Griffin held firm, lifting her fingers and pressing a chaste kiss upon her knuckles. Nerves darkened her impossibly green eyes, eyes a man could drown in, eyes that would make him beg. Bedamned. After her outrageous claim, he should feel naught but contempt. But he wanted her, damnably so.
“If indeed I have left you with child,” Griffin said, “’tis honor I offer you.” Eyes narrowed, he scanned the room, meeting the impenetrable fury of each Scotsman’s gaze. Satisfied, he turned to the stunning woman whose hand trembled within his. “Before your peers, I will take you for my wife.”
Her face drained of color, a reaction he’d expected. Well he understood Scotland’s custom of handfasting, that once a pledge was issued in public and agreed upon, they would indeed be wed. Feeling confident, Griffin waited for her to admit the truth.
The growing concern in her eyes assured him that she regretted her lie. ‘Twould be but moments before she declared her false accusation to all, and he could return to de Moray’s decision concerning King Edward’s offer.

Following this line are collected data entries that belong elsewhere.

$ cat src/hw/rtl/periodic_timer_bank.sv
// Top level of the periodic timer bank: a controller and a datapath joined by commands.
//
// A bank of NUM_SLOTS periodic timers, each holding a reload value, a down-count
// and an 8-bit message type. An item with command load writes one slot's
// reload value and count (both from reload_value, cut to COUNT_BITS) and its
// type; a load to an index beyond the bank is dropped. A reload value of zero
// leaves the slot disabled. An item with command tick makes the block visit
// every slot in index order, one slot per cycle while the scan is not held
// for a full output register, through the registered read port of the slot
// stores: an enabled slot with a nonzero count counts down, and one at zero
// reloads and fires, so a slot fires every reload+1 ticks. Each firing leaves
// as one output item with the slot's type and its index (low three bits),
// lowest index first, and the last firing of a tick carries last set; a tick
// with no firing produces no item. At most eight firings are reported per
// tick, and further slots still reload. Because last can only be known once
// the next firing or the end of the scan is seen, each firing waits in a
// pending register before it moves to the output register. A new item is
// accepted only once the scan and flush of a tick are done; the scan is held
// while a full output register is held by the consumer. The final firing of
// a tick may still wait at the output while the next item is taken. After
// reset every slot is disabled at once; there is no clearing pass.
module periodic_timer_bank #(
  parameter int unsigned NUM_SLOTS  = 8,
  parameter int unsigned COUNT_BITS = 16
) (
  input  logic               clk_i,
  input  logic               rst_ni,
  ptb_in_if.sink             item_i,
  ptb_out_if.source          fired_o
);

  // Width of a slot address; a one-slot bank still uses one address bit.
  localparam int unsigned IW = (NUM_SLOTS > 1) ? $clog2(NUM_SLOTS) : 1;

  ptb_pkg::ptb_cmd_t    cmd;
  ptb_pkg::ptb_status_t status;
  logic [IW-1:0]        rd_addr;

  // The controller owns the input handshake and the scan sequence.
  ptb_ctrl #(
    .NUM_SLOTS (NUM_SLOTS),
    .IW        (IW)
  ) u_ctrl (
    .clk_i      (clk_i),
    .rst_ni     (rst_ni),
    .in_valid_i (item_i.valid),
    .command_i  (item_i.command),
    .status_i   (status),
    .in_ready_o (item_i.ready),
    .cmd_o      (cmd),
    .rd_addr_o  (rd_addr)
  );

  // The datapath holds the slot stores and drives the output channel.
  ptb_datapath #(
    .NUM_SLOTS  (NUM_SLOTS),
    .COUNT_BITS (COUNT_BITS),
    .IW         (IW)
  ) u_datapath (
    .clk_i          (clk_i),
    .rst_ni         (rst_ni),
    .cmd_i          (cmd),
    .rd_addr_i      (rd_addr),
    .slot_index_i   (item_i.slot_index),
    .reload_value_i (item_i.reload_value),
    .message_type_i (item_i.message_type),
    .out_ready_i    (fired_o.ready),
    .status_o       (status),
    .out_valid_o    (fired_o.valid),
    .fired_type_o   (fired_o.fired_type),
    .fired_index_o  (fired_o.fired_index),
    .last_o         (fired_o.last)
  );

endmodule

$ cat src/hw/rtl/ptb_datapath.sv
// Slot stores, slot evaluation, pending firing and output register.
module ptb_datapath #(
  parameter int unsigned NUM_SLOTS  = 8,
  parameter int unsigned COUNT_BITS = 16,
  parameter int unsigned IW         = 3
) (
  input  logic                              clk_i,
  input  logic                              rst_ni,
  input  ptb_pkg::ptb_cmd_t                 cmd_i,
  input  logic [IW-1:0]                     rd_addr_i,
  input  logic [ptb_pkg::SlotIdxW-1:0]      slot_index_i,
  input  logic [ptb_pkg::ReloadW-1:0]       reload_value_i,
  input  logic [ptb_pkg::TypeW-1:0]         message_type_i,
  input  logic                              out_ready_i,
  output ptb_pkg::ptb_status_t              status_o,
  output logic                              out_valid_o,
  output logic [ptb_pkg::TypeW-1:0]         fired_type_o,
  output logic [ptb_pkg::FiredIdxW-1:0]     fired_index_o,
  output logic                              last_o
);

  localparam int unsigned XW = IW + ptb_pkg::SlotIdxW;

  logic [COUNT_BITS-1:0]          reload_mem [NUM_SLOTS];
  logic [COUNT_BITS-1:0]          count_mem  [NUM_SLOTS];
  logic [ptb_pkg::TypeW-1:0]      type_mem   [NUM_SLOTS];
  logic [NUM_SLOTS-1:0]           slot_vld_q;

  logic [XW-1:0]                  ld_wide;
  logic                           ld_hit;
  logic [IW-1:0]                  ld_addr;
  logic [COUNT_BITS-1:0]          ld_value;

  logic [COUNT_BITS-1:0]          rel_rd_q;
  logic [COUNT_BITS-1:0]          cnt_rd_q;
  logic [ptb_pkg::TypeW-1:0]      typ_rd_q;
  logic [IW-1:0]                  ev_idx_q;
  logic [XW-1:0]                  ev_idx_wide;

  logic                           ev_enabled;
  logic                           ev_fires;
  logic [COUNT_BITS-1:0]          cnt_next;

  logic [ptb_pkg::NumFiredW-1:0]  n_q;
  logic                           push;
  logic                           move_out;

  logic                           pend_vld_q;
  logic [ptb_pkg::TypeW-1:0]      pend_type_q;
  logic [ptb_pkg::FiredIdxW-1:0]  pend_idx_q;

  logic                           out_vld_q;
  logic [ptb_pkg::TypeW-1:0]      out_type_q;
  logic [ptb_pkg::FiredIdxW-1:0]  out_idx_q;
  logic                           out_last_q;

  // Loads to a slot index beyond the bank are dropped.
  assign ld_wide  = XW'(slot_index_i);
  assign ld_hit   = cmd_i.load && (ld_wide < XW'(NUM_SLOTS));
  assign ld_addr  = ld_wide[IW-1:0];
  assign ld_value = COUNT_BITS'(reload_value_i);

  assign ev_idx_wide = XW'(ev_idx_q);
  assign ev_enabled  = (rel_rd_q != '0);
  assign ev_fires    = ev_enabled && (cnt_rd_q == '0);
  assign cnt_next    = ev_fires ? rel_rd_q : (cnt_rd_q - COUNT_BITS'(1));

  assign status_o.emit     = ev_fires && (n_q < ptb_pkg::NumFiredW'(ptb_pkg::ResultLimit));
  assign status_o.pend_vld = pend_vld_q;
  assign status_o.out_free = !out_vld_q || out_ready_i;

  assign push     = cmd_i.commit && status_o.emit;
  assign move_out = (push && pend_vld_q) || cmd_i.flush;

  // Slot stores: one write port, one registered read port. A slot that was
  // never loaded reads as zero, which leaves it disabled.
  always_ff @(posedge clk_i) begin
    if (ld_hit) begin
      reload_mem[ld_addr] <= ld_value;
      count_mem[ld_addr]  <= ld_value;
      type_mem[ld_addr]   <= message_type_i;
    end else if (cmd_i.commit && ev_enabled) begin
      count_mem[ev_idx_q] <= cnt_next;
    end
    if (cmd_i.rd_en) begin
      ev_idx_q <= rd_addr_i;
      if (slot_vld_q[rd_addr_i]) begin
        rel_rd_q <= reload_mem[rd_addr_i];
        cnt_rd_q <= count_mem[rd_addr_i];
        typ_rd_q <= type_mem[rd_addr_i];
      end else begin
        rel_rd_q <= '0;
        cnt_rd_q <= '0;
        typ_rd_q <= '0;
      end
    end
  end

  always_ff @(posedge clk_i or negedge rst_ni) begin
    if (!rst_ni) begin
      slot_vld_q <= '0;
      n_q        <= '0;
      pend_vld_q <= 1'b0;
      out_vld_q  <= 1'b0;
    end else begin
      if (ld_hit) begin
        slot_vld_q[ld_addr] <= 1'b1;
      end
      if (cmd_i.start) begin
        n_q <= '0;
      end else if (push) begin
        n_q <= n_q + ptb_pkg::NumFiredW'(1);
      end
      if (push) begin
        pend_vld_q <= 1'b1;
      end else if (cmd_i.flush) begin
        pend_vld_q <= 1'b0;
      end
      if (move_out) begin
        out_vld_q <= 1'b1;
      end else if (out_ready_i) begin
        out_vld_q <= 1'b0;
      end
    end
  end

  always_ff @(posedge clk_i) begin
    if (push) begin
      pend_type_q <= typ_rd_q;
      pend_idx_q  <= ev_idx_wide[ptb_pkg::FiredIdxW-1:0];
    end
    if (move_out) begin
      out_type_q <= pend_type_q;
      out_idx_q  <= pend_idx_q;
      out_last_q <= cmd_i.flush;
    end
  end

  assign out_valid_o   = out_vld_q;
  assign fired_type_o  = out_type_q;
  assign fired_index_o = out_idx_q;
  assign last_o        = out_last_q;

endmodule

$ cat src/hw/rtl/ptb_ctrl.sv
// Controller of the periodic timer bank: accepts items and sequences the slot scan.
`include "periodic_timer_bank_defines.svh"

module ptb_ctrl #(
  parameter int unsigned NUM_SLOTS = 8,
  parameter int unsigned IW        = 3
) (
  input  logic                         clk_i,
  input  logic                         rst_ni,
  input  logic                         in_valid_i,
  input  logic [ptb_pkg::CmdW-1:0]     command_i,
  input  ptb_pkg::ptb_status_t         status_i,
  output logic                         in_ready_o,
  output ptb_pkg::ptb_cmd_t            cmd_o,
  output logic [IW-1:0]                rd_addr_o
);

  localparam int unsigned CW = $clog2(NUM_SLOTS + 1);

  ptb_pkg::ptb_state_e state_q, state_d;
  logic [CW-1:0]       idx_q, idx_d;
  logic                ev_q, ev_d;
  logic                stall;

  assign rd_addr_o = idx_q[IW-1:0];

  // A firing can only enter the pending register when the previous one can
  // move on to the output register.
  assign stall = ev_q && status_i.emit && status_i.pend_vld && !status_i.out_free;

  always_ff @(posedge clk_i or negedge rst_ni) begin
    if (!rst_ni) begin
      state_q <= ptb_pkg::ST_IDLE;
      idx_q   <= '0;
      ev_q    <= 1'b0;
    end else begin
      state_q <= state_d;
      idx_q   <= idx_d;
      ev_q    <= ev_d;
    end
  end

  always_comb begin
    state_d    = state_q;
    idx_d      = idx_q;
    ev_d       = ev_q;
    in_ready_o = 1'b0;
    cmd_o      = '0;
    unique case (state_q)
      ptb_pkg::ST_IDLE: begin
        in_ready_o = 1'b1;
        if (in_valid_i) begin
          if (command_i == ptb_pkg::CMD_LOAD) begin
            cmd_o.load = 1'b1;
          end else begin
            cmd_o.start = 1'b1;
            idx_d       = '0;
            ev_d        = 1'b0;
            state_d     = ptb_pkg::ST_SCAN;
          end
        end
      end
      ptb_pkg::ST_SCAN: begin
        if (!stall) begin
          cmd_o.commit = ev_q;
          if (idx_q < CW'(NUM_SLOTS)) begin
            cmd_o.rd_en = 1'b1;
            idx_d       = idx_q + CW'(1);
            ev_d        = 1'b1;
          end else begin
            ev_d    = 1'b0;
            state_d = ptb_pkg::ST_FLUSH;
          end
        end
      end
      ptb_pkg::ST_FLUSH: begin
        if (!status_i.pend_vld) begin
          state_d = ptb_pkg::ST_IDLE;
        end else if (status_i.out_free) begin
          cmd_o.flush = 1'b1;
          state_d     = ptb_pkg::ST_IDLE;
        end
      end
      default: begin
        state_d = ptb_pkg::ST_IDLE;
      end
    endcase
  end

  `PTB_ASSERT_IMPL(a_idle_no_pending, state_q == ptb_pkg::ST_IDLE, !status_i.pend_vld, "pending firing left over after a tick")
  `PTB_ASSERT_IMPL(a_commit_needs_eval, cmd_o.commit, ev_q, "slot update without a slot under evaluation")
  `PTB_ASSERT_IMPL(a_idx_range, 1'b1, idx_q <= CW'(NUM_SLOTS), "scan index beyond the bank")
  `PTB_ASSERT_NEXT(a_tick_starts_scan, in_valid_i && in_ready_o && (command_i == ptb_pkg::CMD_TICK), state_q == ptb_pkg::ST_SCAN, "accepted tick did not start a scan")

endmodule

Silence battered the crowded chamber, thick with expectation.
Rois again tried to yank her hand free of Lord Monceaux’s grip. He smiled down at her, but no warmth existed in his hazel eyes. Could she fault him for his resentment?
Aye, Lochlann had asked her if she was daft when she voiced her assertion. Well, now she sat in a fine mess. Proof her mind was indeed muddled.

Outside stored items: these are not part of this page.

$ cat src/hw/rtl/cam_mul.sv
// Sequential 64x64 multiplier: one 32x32 partial product per cycle,
// each registered before it is added into the 128-bit sum.
module cam_mul import cam_pkg::*; (
  input  logic         clk,
  input  logic         rst_n,
  input  logic         start,
  input  logic [63:0]  a,
  input  logic [63:0]  b,
  output logic         done,
  output logic [127:0] prod
);

  logic [63:0]  a_r, b_r;
  logic [1:0]   cnt_r;
  logic         run_r;
  logic [63:0]  pp_r;
  logic [1:0]   sh_r;
  logic         pv_r;
  logic [127:0] acc_r;
  logic         done_r;
  logic [31:0]  pa, pb;
  logic [127:0] pp_sh;

  // Operand halves for the current partial product.
  assign pa = cnt_r[1] ? a_r[63:32] : a_r[31:0];
  assign pb = cnt_r[0] ? b_r[63:32] : b_r[31:0];

  // Place the registered partial product at its weight.
  always_comb begin
    case (sh_r)
      2'd0:    pp_sh = {64'd0, pp_r};
      2'd3:    pp_sh = {pp_r, 64'd0};
      default: pp_sh = {32'd0, pp_r, 32'd0};
    endcase
  end

  // Control.
  always_ff @(posedge clk) begin
    if (!rst_n) begin
      run_r  <= 1'b0;
      pv_r   <= 1'b0;
      done_r <= 1'b0;
      cnt_r  <= 2'd0;
    end else begin
      done_r <= pv_r && (sh_r == 2'd3);
      pv_r   <= run_r;
      if (start) begin
        run_r <= 1'b1;
        cnt_r <= 2'd0;
      end else if (run_r) begin
        cnt_r <= cnt_r + 2'd1;
        if (cnt_r == 2'd3) begin
          run_r <= 1'b0;
        end
      end
    end
  end

  // Datapath.
  always_ff @(posedge clk) begin
    if (start) begin
      a_r   <= a;
      b_r   <= b;
      acc_r <= '0;
    end else if (pv_r) begin
      acc_r <= acc_r + pp_sh;
    end
    pp_r <= pa * pb;
    sh_r <= cnt_r;
  end

  assign done = done_r;
  assign prod = acc_r;

endmodule

$ cat config.mk
export PLATFORM = sky130hd
export DESIGN_NAME = cam_mul
export DESIGN_NICKNAME = d
export VERILOG_FILES = /design/src/hw/rtl/cam_pkg.sv /design/src/hw/rtl/cam_mul.sv
export SDC_FILE = /design/constraint.sdc
export NUM_CORES = 2
export LEC_CHECK = 0
export BUFFER_PORTS_ARGS = -buffer_cell sky130_fd_sc_hd__buf_2
export CAP_MARGIN = 20
export CORE_UTILIZATION = 41
export CTS_CLUSTER_SIZE = 16
export DETAILED_ROUTE_END_ITERATION = 8
export GPL_ROUTABILITY_DRIVEN = 1
export PLACE_DENSITY_LB_ADDON = 0.2
export SLEW_MARGIN = 20
export SYNTH_ARGS = -nofsm -noshare
export SYNTH_HDL_FRONTEND = slang
export SYNTH_SLANG_ARGS = --single-unit
export TNS_END_PERCENT = 20
$ cat constraint.sdc
create_clock -name clk -period 8.9 [get_ports clk]
set_input_delay 1.335 -clock clk [delete_from_list [all_inputs] [get_ports clk]]
set_output_delay 1.335 -clock clk [all_outputs]
set_load 0.005 [all_outputs]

Shame filled her. Of all of the mischief she’d stirred over the years, naught had reached this magnitude. Why had she insisted on attending the meeting? And what of her promise to her da to stay in the shadows unnoticed?
Thank heaven the men crowding around her and Lord Monceaux were blocking him from sight.
“Enough,” her father declared. “Let me through.”
Nay! He couldn’t make his presence known! Rois met the baron’s smug expression. Pulse racing, she nodded. “Aye, I accept your offer of marriage.”